DE102018109337A1 - Method for producing a TCO layer and article with a TCO coating - Google Patents

Abstract

A transparent, electrically conductive oxide coating (TCO coating), in particular indium tin oxide coating (ITO coating), is applied to a substrate, for example a metal or glass article, as follows:
A flat, transparent, flexible or rigid carrier object (4) is provided,
- On the support object (4), a metallic absorption layer (5), in particular tin layer, and a TCO layer (6) is applied in the PVD method,
the carrier object (4) is placed on a substrate (7),
- Material of the TCO layer (6) is transferred by laser irradiation from the carrier object (4) on the substrate (7).

Description

The invention relates to a method for producing a TCO layer, that is to say a transparent, electrically conductive layer, in particular an indium tin oxide layer (ITO layer), on a substrate. Furthermore, the invention relates to an article with a TCO coating, in particular an ITO coating.

A method for producing an optically scattering TCO layer on a substrate is, for example, from DE 10 2011 005 757 B3 known. The TCO layer should be structurable by etching.

Transparent Conductive Oxide (TCO) layers are electrically conductive coatings with low absorption of visible light electromagnetic waves. Examples of transparent conductive oxides are Indium Tin Oxide (ITO), Floortine Oxide (FTO), Aluminum Zinc Oxide (AZO) and Antimony Tin Oxide (ATO).

A method for producing an ITO layer is disclosed, for example, in U.S. Pat DE 10 2009 031 483 A1 described. As part of this process, various metals from locally separated containers are vaporized in such a way that the evaporation lumps of the evaporated metals mix.

Another method for producing an ITO layer is known from DE 10 2014 003 599 A1 known. In this case, an indium tin oxide layer is initially on a donor ribbon. Due to the effect of temperature, the transfer of ITO from the donor ribbon to a substrate is provided.

The invention is based on the object, compared to the prior art extended possibilities of generating TCO layers, in particular ITO layers specify.

This object is achieved by a method for coating a substrate with a TCO layer, in particular ITO layer, according to claim 1. With this method, an article according to claim 9 can be produced.

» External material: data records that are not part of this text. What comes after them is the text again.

## src/rtl/rprc_pkg.sv

```systemverilog
`timescale 1ns / 1ps
// Package for the RTT-penalized Reno window engine: field widths, reset values,
// codes and the sequencer state type. No dependencies.
package rprc_pkg;

  localparam int CWND_BITS_DEF  = 20;
  localparam int KIND_BITS      = 2;
  localparam int ACKED_BITS     = 16;
  localparam int SRTT_BITS      = 28;
  localparam int SRTT_SHIFT     = 3;
  localparam int BASE_RTT_BITS  = 24;
  localparam int PENALTY_BITS   = 8;
  localparam int CLAMP_BITS     = 20;
  localparam int CNT_BITS       = 32;
  localparam int DIV_BITS       = CNT_BITS + 1;
  localparam int ALU_MIN_BITS   = CNT_BITS + 2;
  localparam int STEP_BITS      = $clog2(DIV_BITS);
  localparam int CFG_IDX_BITS   = 2;
  localparam int CFG_DATA_BITS  = 24;
  localparam int MIN_SSTHRESH   = 2;

  localparam logic [BASE_RTT_BITS-1:0] RESET_BASE_RTT = BASE_RTT_BITS'(20000);
  localparam logic [PENALTY_BITS-1:0]  RESET_PENALTY  = PENALTY_BITS'(10);
  localparam logic [CLAMP_BITS-1:0]    RESET_CLAMP    = '1;

  typedef enum logic [KIND_BITS-1:0] {
    KIND_ACK  = 2'd0,
    KIND_LOSS = 2'd1,
    KIND_RTO  = 2'd2
  } kind_t;

  typedef enum logic [CFG_IDX_BITS-1:0] {
    IDX_BASE_RTT = 2'd0,
    IDX_PENALTY  = 2'd1,
    IDX_CLAMP    = 2'd2
  } cfg_idx_t;

  typedef enum logic {
    ALU_ADD = 1'b0,
    ALU_SUB = 1'b1
  } alu_op_t;

  typedef enum logic [4:0] {
    ST_IDLE,
    ST_SS_CHK,
    ST_SS_SUM,
    ST_SS_MIN,
    ST_SS_LEFT,
    ST_SS_CLAMP,
    ST_PEN,
    ST_MUL,
    ST_WCHK,
    ST_INC1,
    ST_ADDACK,
    ST_DIVCHK,
    ST_DIV,
    ST_ADDQ,
    ST_CLAMP,
    ST_REDUCE,
    ST_DONE
  } state_t;

endpackage

```

## src/rtl/rprc_if.sv

```systemverilog
`timescale 1ns / 1ps
// Valid/ready channel interfaces: request input, result output, config write.
// Depends on rprc_pkg.
interface rprc_in_if;
  import rprc_pkg::*;
  logic                  valid;
  logic                  ready;
  logic [KIND_BITS-1:0]  kind;
  logic [ACKED_BITS-1:0] acked;
  logic [SRTT_BITS-1:0]  srtt_scaled;
  logic                  window_limited;
  modport source (output valid, kind, acked, srtt_scaled, window_limited, input ready);
  modport sink   (input valid, kind, acked, srtt_scaled, window_limited, output ready);
endinterface

interface rprc_out_if #(
  parameter int CWND_BITS = rprc_pkg::CWND_BITS_DEF
);
  logic                 valid;
  logic                 ready;
  logic [CWND_BITS-1:0] cwnd_out;
  logic [CWND_BITS-1:0] ssthresh_out;
  modport source (output valid, cwnd_out, ssthresh_out, input ready);
  modport sink   (input valid, cwnd_out, ssthresh_out, output ready);
endinterface

interface rprc_cfg_if;
  import rprc_pkg::*;
  logic                     valid;
  logic                     ready;
  logic [CFG_IDX_BITS-1:0]  index;
  logic [CFG_DATA_BITS-1:0] data;
  modport source (output valid, index, data, input ready);
  modport sink   (input valid, index, data, output ready);
endinterface

```

## src/rtl/rprc_alu.sv

```systemverilog
`timescale 1ns / 1ps
// Shared add/subtract unit of the window sequencer; subtract also flags a < b.
// Depends on rprc_pkg.
module rprc_alu #(
  parameter int DW = rprc_pkg::ALU_MIN_BITS
) (
  input  rprc_pkg::alu_op_t op,
  input  logic [DW-1:0]     a,
  input  logic [DW-1:0]     b,
  output logic [DW-1:0]     res,
  output logic              lt
);
  import rprc_pkg::*;

  logic [DW:0] ext;

  always_comb begin
    unique case (op)
      ALU_ADD: ext = {1'b0, a} + {1'b0, b};
      ALU_SUB: ext = {1'b0, a} - {1'b0, b};
      default: ext = '0;
    endcase
  end

  assign res = ext[DW-1:0];
  assign lt  = (op == ALU_SUB) && ext[DW];

endmodule

```

## src/rtl/rprc_cfg_regs.sv

```systemverilog
`timescale 1ns / 1ps
// Configuration register file: base RTT, penalty factor, window clamp.
// Depends on rprc_pkg and rprc_cfg_if.
module rprc_cfg_regs (
  input  logic                                  clk,
  input  logic                                  rst_n,
  rprc_cfg_if.sink                              cfg,
  output logic [rprc_pkg::BASE_RTT_BITS-1:0]    base_rtt,
  output logic [rprc_pkg::PENALTY_BITS-1:0]     penalty,
  output logic [rprc_pkg::CLAMP_BITS-1:0]       clamp
);
  import rprc_pkg::*;

  logic [BASE_RTT_BITS-1:0] base_rtt_r, base_rtt_nxt;
  logic [PENALTY_BITS-1:0]  penalty_r,  penalty_nxt;
  logic [CLAMP_BITS-1:0]    clamp_r,    clamp_nxt;

  assign cfg.ready = 1'b1;

  always_comb begin
    base_rtt_nxt = base_rtt_r;
    penalty_nxt  = penalty_r;
    clamp_nxt    = clamp_r;
    if (cfg.valid) begin
      unique case (cfg_idx_t'(cfg.index))
        IDX_BASE_RTT: base_rtt_nxt = cfg.data[BASE_RTT_BITS-1:0];
        IDX_PENALTY:  penalty_nxt  = cfg.data[PENALTY_BITS-1:0];
        IDX_CLAMP:    clamp_nxt    = cfg.data[CLAMP_BITS-1:0];
        default: ;
      endcase
    end
  end

  always_ff @(posedge clk) begin
    if (!rst_n) begin
      base_rtt_r <= RESET_BASE_RTT;
      penalty_r  <= RESET_PENALTY;
      clamp_r    <= RESET_CLAMP;
    end else begin
      base_rtt_r <= base_rtt_nxt;
      penalty_r  <= penalty_nxt;
      clamp_r    <= clamp_nxt;
    end
  end

  assign base_rtt = base_rtt_r;
  assign penalty  = penalty_r;
  assign clamp    = clamp_r;

endmodule

```

## src/rtl/rtt_penalized_reno_cwnd.sv

```systemverilog
`timescale 1ns / 1ps
// Reno congestion window engine for one flow with an RTT penalty on fast flows.
// Depends on rprc_pkg, rprc_if, rprc_alu and rprc_cfg_regs.
//
// One request at a time: in_ch.ready is high only while the sequencer is idle,
// and every step of the update runs through a single add/subtract unit. A
// result sits in an output register, so a new request is taken while the last
// result waits. An ack that is not window-limited or an unused kind goes
// straight to the result, loss and timeout pass through the reduce step, and
// an ack that stays in slow start runs the slow start steps. Congestion
// avoidance comes after the slow start steps when leftover slow start acks
// spill into it, bumps the window when the count already sits at the target,
// and runs the bit-serial penalty multiply (fast flows only) and the restoring
// divide (only when the increase count reaches the target) through the shared
// unit.
// Loss and timeout halve the window (floor 2) into ssthresh; timeout drops
// the window to 1. Ack growth is clamped to the configured window clamp.
module rtt_penalized_reno_cwnd #(
  parameter int CWND_BITS = rprc_pkg::CWND_BITS_DEF
) (
  input  logic        clk,
  input  logic        rst_n,
  rprc_in_if.sink     in_ch,
  rprc_out_if.source  out_ch,
  rprc_cfg_if.sink    cfg_ch
);
  import rprc_pkg::*;

  localparam int DW = (CWND_BITS + PENALTY_BITS > ALU_MIN_BITS) ?
                      CWND_BITS + PENALTY_BITS : ALU_MIN_BITS;
  localparam int SRTT_KEEP = SRTT_BITS - SRTT_SHIFT;

  // saturate the increase counter at all ones
  function automatic logic [CNT_BITS-1:0] sat_cnt(input logic [DIV_BITS-1:0] v);
    logic [CNT_BITS-1:0] r;
    r = v[CNT_BITS] ? '1 : v[CNT_BITS-1:0];
    return r;
  endfunction

  logic [BASE_RTT_BITS-1:0] base_rtt;
  logic [PENALTY_BITS-1:0]  penalty;
  logic [CLAMP_BITS-1:0]    clamp;
  logic [PENALTY_BITS-1:0]  pf_eff;

  alu_op_t       alu_op;
  logic [DW-1:0] alu_a, alu_b, alu_res;
  logic          alu_lt;

  state_t                state_r, state_nxt;
  logic [CWND_BITS-1:0]  cwnd_r, cwnd_nxt;
  logic [CWND_BITS-1:0]  ssth_r, ssth_nxt;
  logic [CNT_BITS-1:0]   cnt_r, cnt_nxt;
  logic                  out_valid_r, out_valid_nxt;
  logic [CWND_BITS-1:0]  out_cwnd_r, out_cwnd_nxt;
  logic [CWND_BITS-1:0]  out_ssth_r, out_ssth_nxt;
  logic [KIND_BITS-1:0]  kind_r, kind_nxt;
  logic [ACKED_BITS-1:0] acked_r, acked_nxt;
  logic [SRTT_KEEP-1:0]  srtt_r, srtt_nxt;
  logic [DW-1:0]         acc_r, acc_nxt;
  logic [DW-1:0]         opb_r, opb_nxt;
  logic [DW-1:0]         cw_r, cw_nxt;
  logic [DW-1:0]         rem_r, rem_nxt;
  logic [DIV_BITS-1:0]   dq_r, dq_nxt;
  logic [STEP_BITS-1:0]  step_r, step_nxt;

  logic [DW-1:0]         w_eff;
  logic [DW-1:0]         part;
  logic [CWND_BITS-1:0]  half;
  logic [CWND_BITS-1:0]  red_ssth;

  rprc_cfg_regs u_cfg (
    .clk      (clk),
    .rst_n    (rst_n),
    .cfg      (cfg_ch),
    .base_rtt (base_rtt),
    .penalty  (penalty),
    .clamp    (clamp)
  );

  rprc_alu #(.DW(DW)) u_alu (
    .op  (alu_op),
    .a   (alu_a),
    .b   (alu_b),
    .res (alu_res),
    .lt  (alu_lt)
  );

  assign pf_eff   = (penalty == '0) ? PENALTY_BITS'(1) : penalty;
  assign w_eff    = (opb_r == '0) ? DW'(1) : opb_r;
  assign part     = {rem_r[DW-2:0], dq_r[DIV_BITS-1]};
  assign half     = cwnd_r >> 1;
  assign red_ssth = alu_lt ? CWND_BITS'(MIN_SSTHRESH) : half;

  assign in_ch.ready         = (state_r == ST_IDLE);
  assign out_ch.valid        = out_valid_r;
  assign out_ch.cwnd_out     = out_cwnd_r;
  assign out_ch.ssthresh_out = out_ssth_r;

  always_comb begin
    state_nxt     = state_r;
    cwnd_nxt      = cwnd_r;
    ssth_nxt      = ssth_r;
    cnt_nxt       = cnt_r;
    out_valid_nxt = out_valid_r && !out_ch.ready;
    out_cwnd_nxt  = out_cwnd_r;
    out_ssth_nxt  = out_ssth_r;
    kind_nxt      = kind_r;
    acked_nxt     = acked_r;
    srtt_nxt      = srtt_r;
    acc_nxt       = acc_r;
    opb_nxt       = opb_r;
    cw_nxt        = cw_r;
    rem_nxt       = rem_r;
    dq_nxt        = dq_r;
    step_nxt      = step_r;
    alu_op        = ALU_SUB;
    alu_a         = '0;
    alu_b         = '0;

    unique case (state_r)
      ST_IDLE: begin
        if (in_ch.valid) begin
          kind_nxt  = in_ch.kind;
          acked_nxt = in_ch.acked;
          srtt_nxt  = in_ch.srtt_scaled[SRTT_BITS-1:SRTT_SHIFT];
          case (in_ch.kind) inside
            KIND_ACK:           state_nxt = in_ch.window_limited ? ST_SS_CHK : ST_DONE;
            KIND_LOSS, KIND_RTO: state_nxt = ST_REDUCE;
            default:            state_nxt = ST_DONE;
          endcase
        end
      end
      // slow start when cwnd <= ssthresh
      ST_SS_CHK: begin
        alu_a     = DW'(ssth_r);
        alu_b     = DW'(cwnd_r);
        state_nxt = alu_lt ? ST_PEN : ST_SS_SUM;
      end
      ST_SS_SUM: begin
        alu_op    = ALU_ADD;
        alu_a     = DW'(cwnd_r);
        alu_b     = DW'(acked_r);
        acc_nxt   = alu_res;
        state_nxt = ST_SS_MIN;
      end
      // grown = min(cwnd + acked, ssthresh), hold the sum in acc
      ST_SS_MIN: begin
        alu_a     = acc_r;
        alu_b     = DW'(ssth_r);
        opb_nxt   = alu_lt ? acc_r : DW'(ssth_r);
        state_nxt = ST_SS_LEFT;
      end
      // leftover acked = sum - grown
      ST_SS_LEFT: begin
        alu_a     = acc_r;
        alu_b     = opb_r;
        acked_nxt = alu_res[ACKED_BITS-1:0];
        state_nxt = ST_SS_CLAMP;
      end
      ST_SS_CLAMP: begin
        alu_a     = opb_r;
        alu_b     = DW'(clamp);
        cwnd_nxt  = alu_lt ? opb_r[CWND_BITS-1:0] : CWND_BITS'(clamp);
        state_nxt = (acked_r != '0) ? ST_PEN : ST_DONE;
      end
      // penalize when srtt/8 < base RTT
      ST_PEN: begin
        alu_a  = DW'(srtt_r);
        alu_b  = DW'(base_rtt);
        cw_nxt = DW'(cwnd_r);
        if (alu_lt) begin
          acc_nxt   = '0;
          step_nxt  = STEP_BITS'(PENALTY_BITS - 1);
          state_nxt = ST_MUL;
        end else begin
          opb_nxt   = DW'(cwnd_r);
          state_nxt = ST_WCHK;
        end
      end
      // target = cwnd * factor, shift-add from the top factor bit
      ST_MUL: begin
        alu_op  = ALU_ADD;
        alu_a   = acc_r << 1;
        alu_b   = pf_eff[step_r[$clog2(PENALTY_BITS)-1:0]] ? cw_r : '0;
        acc_nxt = alu_res;
        if (step_r == '0) begin
          opb_nxt   = alu_res;
          state_nxt = ST_WCHK;
        end else begin
          step_nxt = step_r - STEP_BITS'(1);
        end
      end
      // a count already at target bumps the window and restarts
      ST_WCHK: begin
        alu_a   = DW'(cnt_r);
        alu_b   = w_eff;
        opb_nxt = w_eff;
        if (!alu_lt) begin
          cnt_nxt   = '0;
          state_nxt = ST_INC1;
        end else begin
          state_nxt = ST_ADDACK;
        end
      end
      ST_INC1: begin
        alu_op    = ALU_ADD;
        alu_a     = cw_r;
        alu_b     = DW'(1);
        cw_nxt    = alu_res;
        state_nxt = ST_ADDACK;
      end
      ST_ADDACK: begin
        alu_op    = ALU_ADD;
        alu_a     = DW'(cnt_r);
        alu_b     = DW'(acked_r);
        acc_nxt   = alu_res;
        state_nxt = ST_DIVCHK;
      end
      // skip the divide when the count stays below target
      ST_DIVCHK: begin
        alu_a = acc_r;
        alu_b = opb_r;
        if (alu_lt) begin
          cnt_nxt   = sat_cnt(acc_r[DIV_BITS-1:0]);
          state_nxt = ST_CLAMP;
        end else begin
          rem_nxt   = '0;
          dq_nxt    = acc_r[DIV_BITS-1:0];
          step_nxt  = STEP_BITS'(DIV_BITS - 1);
          state_nxt = ST_DIV;
        end
      end
      // restoring divide, one quotient bit per cycle
      ST_DIV: begin
        alu_a   = part;
        alu_b   = opb_r;
        rem_nxt = alu_lt ? part : alu_res;
        dq_nxt  = {dq_r[DIV_BITS-2:0], !alu_lt};
        if (step_r == '0) begin
          state_nxt = ST_ADDQ;
        end else begin
          step_nxt = step_r - STEP_BITS'(1);
        end
      end
      ST_ADDQ: begin
        alu_op    = ALU_ADD;
        alu_a     = cw_r;
        alu_b     = DW'(dq_r);
        cw_nxt    = alu_res;
        cnt_nxt   = sat_cnt(rem_r[DIV_BITS-1:0]);
        state_nxt = ST_CLAMP;
      end
      ST_CLAMP: begin
        alu_a     = cw_r;
        alu_b     = DW'(clamp);
        cwnd_nxt  = alu_lt ? cw_r[CWND_BITS-1:0] : CWND_BITS'(clamp);
        state_nxt = ST_DONE;
      end
      // ssthresh = max(cwnd/2, 2)
      ST_REDUCE: begin
        alu_a     = DW'(half);
        alu_b     = DW'(MIN_SSTHRESH);
        ssth_nxt  = red_ssth;
        cwnd_nxt  = (kind_r == KIND_LOSS) ? red_ssth : CWND_BITS'(1);
        state_nxt = ST_DONE;
      end
      // hold until the output register is free
      ST_DONE: begin
        if (!out_valid_r || out_ch.ready) begin
          out_valid_nxt = 1'b1;
          out_cwnd_nxt  = cwnd_r;
          out_ssth_nxt  = ssth_r;
          state_nxt     = ST_IDLE;
        end
      end
      default: state_nxt = ST_IDLE;
    endcase
  end

  always_ff @(posedge clk) begin
    if (!rst_n) begin
      state_r     <= ST_IDLE;
      out_valid_r <= 1'b0;
      cwnd_r      <= CWND_BITS'(1);
      ssth_r      <= '1;
      cnt_r       <= '0;
    end else begin
      state_r     <= state_nxt;
      out_valid_r <= out_valid_nxt;
      cwnd_r      <= cwnd_nxt;
      ssth_r      <= ssth_nxt;
      cnt_r       <= cnt_nxt;
    end
  end

  always_ff @(posedge clk) begin
    out_cwnd_r <= out_cwnd_nxt;
    out_ssth_r <= out_ssth_nxt;
    kind_r     <= kind_nxt;
    acked_r    <= acked_nxt;
    srtt_r     <= srtt_nxt;
    acc_r      <= acc_nxt;
    opb_r      <= opb_nxt;
    cw_r       <= cw_nxt;
    rem_r      <= rem_nxt;
    dq_r       <= dq_nxt;
    step_r     <= step_nxt;
  end

  a_busy_after_accept: assert property (@(posedge clk) disable iff (!rst_n)
    (in_ch.valid && in_ch.ready) |=> (state_r != ST_IDLE))
    else $error("sequencer idle right after a request");

  a_ssth_floor: assert property (@(posedge clk) disable iff (!rst_n)
    ssth_r >= CWND_BITS'(MIN_SSTHRESH))
    else $error("ssthresh below floor");

  a_div_rem: assert property (@(posedge clk) disable iff (!rst_n)
    (state_r == ST_DIV) |-> (rem_r < opb_r))
    else $error("divide remainder not below target");

  a_ack_clamped: assert property (@(posedge clk) disable iff (!rst_n)
    (state_r == ST_DONE && $past(state_r) == ST_CLAMP) |-> (DW'(cwnd_r) <= DW'(clamp)))
    else $error("window above clamp after ack");

  a_result_from_done: assert property (@(posedge clk) disable iff (!rst_n)
    $rose(out_valid_r) |-> ($past(state_r) == ST_DONE))
    else $error("result raised outside done state");

endmodule
```

## src/flat_wrapper.sv

```systemverilog
// flat-port wrapper written by rule: the top's interface ports become plain ports
module rtt_penalized_reno_cwnd_flat import rprc_pkg::*;
#(
  parameter int CWND_BITS = rprc_pkg::CWND_BITS_DEF
)
  (clk, rst_n, in_ch_valid, in_ch_kind, in_ch_acked, in_ch_srtt_scaled, in_ch_window_limited, in_ch_ready, out_ch_valid, out_ch_cwnd_out, out_ch_ssthresh_out, out_ch_ready, cfg_ch_valid, cfg_ch_index, cfg_ch_data, cfg_ch_ready);
  rprc_in_if in_ch_i ();
  rprc_out_if #(.CWND_BITS(CWND_BITS)) out_ch_i ();
  rprc_cfg_if cfg_ch_i ();
  input  logic clk;
  input  logic rst_n;
  input wire logic [$bits(in_ch_i.valid)-1:0] in_ch_valid;
  input wire logic [$bits(in_ch_i.kind)-1:0] in_ch_kind;
  input wire logic [$bits(in_ch_i.acked)-1:0] in_ch_acked;
  input wire logic [$bits(in_ch_i.srtt_scaled)-1:0] in_ch_srtt_scaled;
  input wire logic [$bits(in_ch_i.window_limited)-1:0] in_ch_window_limited;
  output wire logic [$bits(in_ch_i.ready)-1:0] in_ch_ready;
  output wire logic [$bits(out_ch_i.valid)-1:0] out_ch_valid;
  output wire logic [$bits(out_ch_i.cwnd_out)-1:0] out_ch_cwnd_out;
  output wire logic [$bits(out_ch_i.ssthresh_out)-1:0] out_ch_ssthresh_out;
  input wire logic [$bits(out_ch_i.ready)-1:0] out_ch_ready;
  input wire logic [$bits(cfg_ch_i.valid)-1:0] cfg_ch_valid;
  input wire logic [$bits(cfg_ch_i.index)-1:0] cfg_ch_index;
  input wire logic [$bits(cfg_ch_i.data)-1:0] cfg_ch_data;
  output wire logic [$bits(cfg_ch_i.ready)-1:0] cfg_ch_ready;
  assign in_ch_i.valid = in_ch_valid;
  assign in_ch_i.kind = in_ch_kind;
  assign in_ch_i.acked = in_ch_acked;
  assign in_ch_i.srtt_scaled = in_ch_srtt_scaled;
  assign in_ch_i.window_limited = in_ch_window_limited;
  assign in_ch_ready = in_ch_i.ready;
  assign out_ch_valid = out_ch_i.valid;
  assign out_ch_cwnd_out = out_ch_i.cwnd_out;
  assign out_ch_ssthresh_out = out_ch_i.ssthresh_out;
  assign out_ch_i.ready = out_ch_ready;
  assign cfg_ch_i.valid = cfg_ch_valid;
  assign cfg_ch_i.index = cfg_ch_index;
  assign cfg_ch_i.data = cfg_ch_data;
  assign cfg_ch_ready = cfg_ch_i.ready;
  rtt_penalized_reno_cwnd #(.CWND_BITS(CWND_BITS)) u_core (.clk(clk), .rst_n(rst_n), .in_ch(in_ch_i), .out_ch(out_ch_i), .cfg_ch(cfg_ch_i));
endmodule
```

## config.mk

```make
export PLATFORM = sky130hd
export DESIGN_NAME = rtt_penalized_reno_cwnd_flat
export DESIGN_NICKNAME = d
export VERILOG_FILES = /design/src/rtl/rprc_pkg.sv /design/src/rtl/rprc_if.sv /design/src/rtl/rprc_alu.sv /design/src/rtl/rprc_cfg_regs.sv /design/src/rtl/rtt_penalized_reno_cwnd.sv /design/src/flat_wrapper.sv
export SDC_FILE = /design/constraint.sdc
export NUM_CORES = 1
export LEC_CHECK = 0
export ABC_CLOCK_PERIOD_IN_PS = 26800
export BUFFER_PORTS_ARGS = -buffer_cell sky130_fd_sc_hd__buf_2
export CAP_MARGIN = 20
export CORE_MARGIN = 5
export CORE_UTILIZATION = 30
export DETAILED_ROUTE_END_ITERATION = 8
export GPL_TIMING_DRIVEN = 0
export SETUP_SLACK_MARGIN = 0.05
export SLEW_MARGIN = 25
export SYNTH_ARGS = -nofsm -noshare
export SYNTH_HDL_FRONTEND = slang
export SYNTH_SLANG_ARGS = --single-unit
```

## constraint.sdc

```tcl
create_clock -name clk -period 26.8 [get_ports clk]
set_input_delay 6.7 -clock clk [delete_from_list [all_inputs] [get_ports clk]]
set_output_delay 6.7 -clock clk [all_outputs]
set_load 0.01 [all_outputs]
```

Embodiments and advantages of the invention explained below in connection with the subject matter apply mutatis mutandis to the coating method and vice versa.

• - Ein flächiges, transparentes Trägerobjekt wird bereitgestellt,
• - auf das Trägerobjekt wird im PVD-Verfahren eine metallische Absorptionsschicht sowie eine Schicht aus transparentem, elektrisch leitfähigem Material, das heißt eine TCO-Schicht, insbesondere Indiumzinnoxid-Schicht, aufgebracht,
• - das Trägerobjekt wird auf einem Substrat, das heißt zu beschichtendem Gegenstand, platziert,
• - das transparente, elektrisch leitfähige Material, insbesondere Indiumzinnoxid, wird durch Laserbestrahlung vom Trägerobjekt auf das Substrat transferiert.

The coating process comprises the following steps:

• A flat, transparent carrier object is provided,
• a metallic absorption layer and a layer of transparent, electrically conductive material, ie a TCO layer, in particular indium tin oxide layer, are applied to the carrier object in the PVD method,
• the carrier object is placed on a substrate, that is to be coated,
• - The transparent, electrically conductive material, in particular indium tin oxide, is transferred by laser irradiation from the carrier object to the substrate.

The flat carrier object can either be a rigid object or a flexible object. The carrier object coated in the PVD (Physical Vapor Deposition) method, that is to say by physical vapor deposition, is also referred to as donor object. The PVD procedure is exemplified by the document DE 101 59 907 A1 pointed.

The absorption layer, which is first applied to the carrier object, is preferably a tin layer. The thickness of the absorption layer is in a preferred embodiment at least 10 nm and at most 250 nm, for example, about 125 nm.

The TCO layer, in particular ITO layer, which is applied in the PVD method to the absorption layer, in particular tin layer, preferably has a thickness of at least 150 nm and at most 1 .mu.m, for example, a thickness of 300 nm.

In order to transfer the electrically conductive transparent oxide from the donor object to the substrate to be coated, the coated side of the carrier object is placed on the substrate, so that the TCO layer contacts the substrate surface as extensively as possible. In the subsequent laser irradiation, the laser beam penetrates the support object almost unaffected until it strikes the absorption layer, in particular the tin layer. The energy of the laser radiation is almost completely absorbed in the absorption layer. Particularly suitable lasers are an infrared laser, for example Nd-YAG lasers. As a result of the laser irradiation, the absorption material evaporates, so that the TCO layer, in particular the ITO layer, is detached from the carrier object and transferred to the substrate.

It has been shown that in this way either a transparent or metallically reflecting layer with a rough surface can be produced, which adheres very firmly to the surface of the substrate connected is. The process parameters are adjustable so that either a transparent or a reflective coating is formed.

Surprisingly, it has been found that the TCO layer transferred to the substrate is so rough that it has pronounced hydrophobic properties. If there are drops of water on the coated substrate surface, there is no or only minimal wetting of the surface. The drops have very high contact angles of well over 90 degrees, which means a rejection from the surface. This effect is known in principle as a lotus effect. With regard to this effect is exemplified in the DE 101 38 036 A1 pointed.

The TCO-coated article is not only characterized by hydrophobic properties of the coating, but also by a high abrasion resistance and adhesion. The TCO coating can be applied, for example, to spectacle lenses or window panes. Due to the transparency and the small thickness of the TCO layer, in particular ITO layer, no disturbing intrinsic absorption occurs. If reflective properties of the layer are desired, a metallic layer can be transferred together with the TCO layer. Also in this case, the layer is characterized by a high long-term stability and hydrophobic properties.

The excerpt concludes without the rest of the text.